= Daychovo horo =

Bulgarian folk dance

Dajchovo horo (Дайчово хоро) is a Bulgarian folk dance done to a nine-beat meter. It is unique in two ways: it is a circle dance (most Bulgarian dances are either line or couple dances), and yet it has a leader (most circle dances have no leader).

==Dance steps==
The dance has a basic step pattern consisting of a lift of the right knee on the first beat, followed by three steps in place. This pattern is repeated, alternating which knee is lifted. Each pattern is done in a single measure of 9 beats (9/8) with a pattern counted 2+2+2+3 or "quick-quick-quick-slow". A leader in the circle can then call out variations to be performed, starting on the first beat of a pattern (when the right knee would be lifted). This is done as a banter between the leader and the rest of the circle. Following the banter, the entire circle performs the variation, and then resumes the basic dance step.

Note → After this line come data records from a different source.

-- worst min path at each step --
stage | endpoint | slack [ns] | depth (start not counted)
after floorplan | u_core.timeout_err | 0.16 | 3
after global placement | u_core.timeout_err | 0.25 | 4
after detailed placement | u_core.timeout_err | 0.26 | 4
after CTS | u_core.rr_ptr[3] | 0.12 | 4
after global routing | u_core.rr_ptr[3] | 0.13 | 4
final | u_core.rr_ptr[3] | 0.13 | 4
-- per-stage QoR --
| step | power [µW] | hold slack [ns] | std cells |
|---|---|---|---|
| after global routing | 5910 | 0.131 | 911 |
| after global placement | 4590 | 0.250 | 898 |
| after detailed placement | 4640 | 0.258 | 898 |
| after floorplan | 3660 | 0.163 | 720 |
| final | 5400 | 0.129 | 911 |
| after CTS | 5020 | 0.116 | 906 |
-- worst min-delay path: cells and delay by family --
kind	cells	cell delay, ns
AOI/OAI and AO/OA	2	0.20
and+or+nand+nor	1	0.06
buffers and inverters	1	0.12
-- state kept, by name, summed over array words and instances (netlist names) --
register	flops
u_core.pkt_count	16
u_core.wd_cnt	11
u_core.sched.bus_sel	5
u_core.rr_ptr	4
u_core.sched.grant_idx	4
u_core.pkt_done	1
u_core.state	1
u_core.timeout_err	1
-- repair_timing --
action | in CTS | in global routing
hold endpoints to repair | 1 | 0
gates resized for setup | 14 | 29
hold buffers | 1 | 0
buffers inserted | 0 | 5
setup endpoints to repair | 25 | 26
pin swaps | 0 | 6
`config.mk`:
```
export PLATFORM = sky130hd
export DESIGN_NAME = keypad_scanner_flat
export DESIGN_NICKNAME = d
export VERILOG_FILES = /design/src/rtl/keypad_scanner_if.sv /design/src/rtl/keypad_scanner.sv /design/src/flat_wrapper.sv
export SDC_FILE = /design/constraint.sdc
export NUM_CORES = 1
export LEC_CHECK = 0
export CAP_MARGIN = 20
export CELL_PAD_IN_SITES_DETAIL_PLACEMENT = 2
export CELL_PAD_IN_SITES_GLOBAL_PLACEMENT = 2
export CORE_MARGIN = 1
export CORE_UTILIZATION = 42
export DETAILED_ROUTE_END_ITERATION = 10
export HOLD_SLACK_MARGIN = 0.05
export PLACE_DENSITY_LB_ADDON = 0.1
export RECOVER_POWER = 25
export SYNTH_ARGS = -nofsm -noshare
export SYNTH_HDL_FRONTEND = slang
export SYNTH_SLANG_ARGS = --single-unit
```
`constraint.sdc`:
```
create_clock -name clk -period 6.11 [get_ports clk]
set_input_delay 0.611 -clock clk [delete_from_list [all_inputs] [get_ports clk]]
set_output_delay 0.611 -clock clk [all_outputs]
set_load 0.02 [all_outputs]
```
<file path="config.mk">
export PLATFORM = sky130hd
export DESIGN_NAME = weighted_round_robin
export DESIGN_NICKNAME = d
export VERILOG_FILES = /design/src/rtl/weighted_round_robin.sv
export SDC_FILE = /design/constraint.sdc
export NUM_CORES = 1
export LEC_CHECK = 0
export ABC_AREA = 1
export CELL_PAD_IN_SITES_DETAIL_PLACEMENT = 0
export CELL_PAD_IN_SITES_GLOBAL_PLACEMENT = 2
export CORE_MARGIN = 2
export CORE_UTILIZATION = 25
export CTS_BUF_LIST = sky130_fd_sc_hd__clkbuf_8
export CTS_CLUSTER_SIZE = 25
export DETAILED_ROUTE_END_ITERATION = 12
export GPL_TIMING_DRIVEN = 0
export PLACE_DENSITY_LB_ADDON = 0.1
export RECOVER_POWER = 25
export SYNTH_ARGS = -nofsm -noshare
export SYNTH_HDL_FRONTEND = slang
export SYNTH_SLANG_ARGS = --single-unit
</file>
<file path="constraint.sdc">
create_clock -name clk -period 2.1 [get_ports clk]
set_input_delay 0.42 -clock clk [delete_from_list [all_inputs] [get_ports clk]]
set_output_delay 0.42 -clock clk [all_outputs]
set_load 0.02 [all_outputs]
</file>
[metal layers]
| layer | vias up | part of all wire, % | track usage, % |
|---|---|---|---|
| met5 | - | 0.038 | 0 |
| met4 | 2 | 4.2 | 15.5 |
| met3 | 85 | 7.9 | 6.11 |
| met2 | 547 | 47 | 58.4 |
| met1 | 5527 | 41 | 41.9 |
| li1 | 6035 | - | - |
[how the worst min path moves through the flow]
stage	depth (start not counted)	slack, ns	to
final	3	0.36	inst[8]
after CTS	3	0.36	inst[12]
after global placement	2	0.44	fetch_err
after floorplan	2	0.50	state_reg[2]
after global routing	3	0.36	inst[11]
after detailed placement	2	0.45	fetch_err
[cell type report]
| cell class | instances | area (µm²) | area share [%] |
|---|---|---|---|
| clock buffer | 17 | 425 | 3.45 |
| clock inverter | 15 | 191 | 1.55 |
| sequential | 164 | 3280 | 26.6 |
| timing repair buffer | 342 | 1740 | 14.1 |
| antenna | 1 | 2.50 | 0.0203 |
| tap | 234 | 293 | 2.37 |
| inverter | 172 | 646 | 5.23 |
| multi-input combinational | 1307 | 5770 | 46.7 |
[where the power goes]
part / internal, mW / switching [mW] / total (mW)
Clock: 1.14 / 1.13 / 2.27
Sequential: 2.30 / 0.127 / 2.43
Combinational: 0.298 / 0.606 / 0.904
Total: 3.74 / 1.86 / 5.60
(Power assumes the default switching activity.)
### config.mk
export PLATFORM = sky130hd
export DESIGN_NAME = prng_arbiter
export DESIGN_NICKNAME = d
export VERILOG_FILES = /design/src/rtl/prng_arbiter.sv
export SDC_FILE = /design/constraint.sdc
export NUM_CORES = 1
export LEC_CHECK = 0
export ABC_AREA = 1
export CORE_UTILIZATION = 45
export DETAILED_ROUTE_END_ITERATION = 10
export PLACE_DENSITY = 0.85
export SLEW_MARGIN = 10
export SYNTH_ARGS = -nofsm -noshare
export SYNTH_HDL_FRONTEND = slang
export SYNTH_SLANG_ARGS = --single-unit
### constraint.sdc
create_clock -name clk_i -period 2.5 [get_ports clk_i]
set_clock_uncertainty 0.2 [all_clocks]
set_input_delay 0.625 -clock clk_i [delete_from_list [all_inputs] [get_ports clk_i]]
set_output_delay 0.625 -clock clk_i [all_outputs]
set_load 0.005 [all_outputs]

The banter and most variations take up four measures of the music. This means that the leader can choose to call a new variation during the execution of the current variation; if this occurs, the dancers execute the next variation without resuming the basic step.

A sample variation consists of:
- Leader says "Chukni nane" (let's stamp)
- Dancers reply: "Chukum, chukum" (stamp, stamp)
- Leader says: "Hajdi nane" (when shall we do it?)
- Dancers reply: "Asigadeh" (do it now)
- All dancers then perform the variation, which in this case consists of three rapid stamps with the right foot and a pause followed by a basic step lifting the right knee; the pattern is then repeated stamping with the left feet and a basic step lifting the left knee. These stamps are then repeated.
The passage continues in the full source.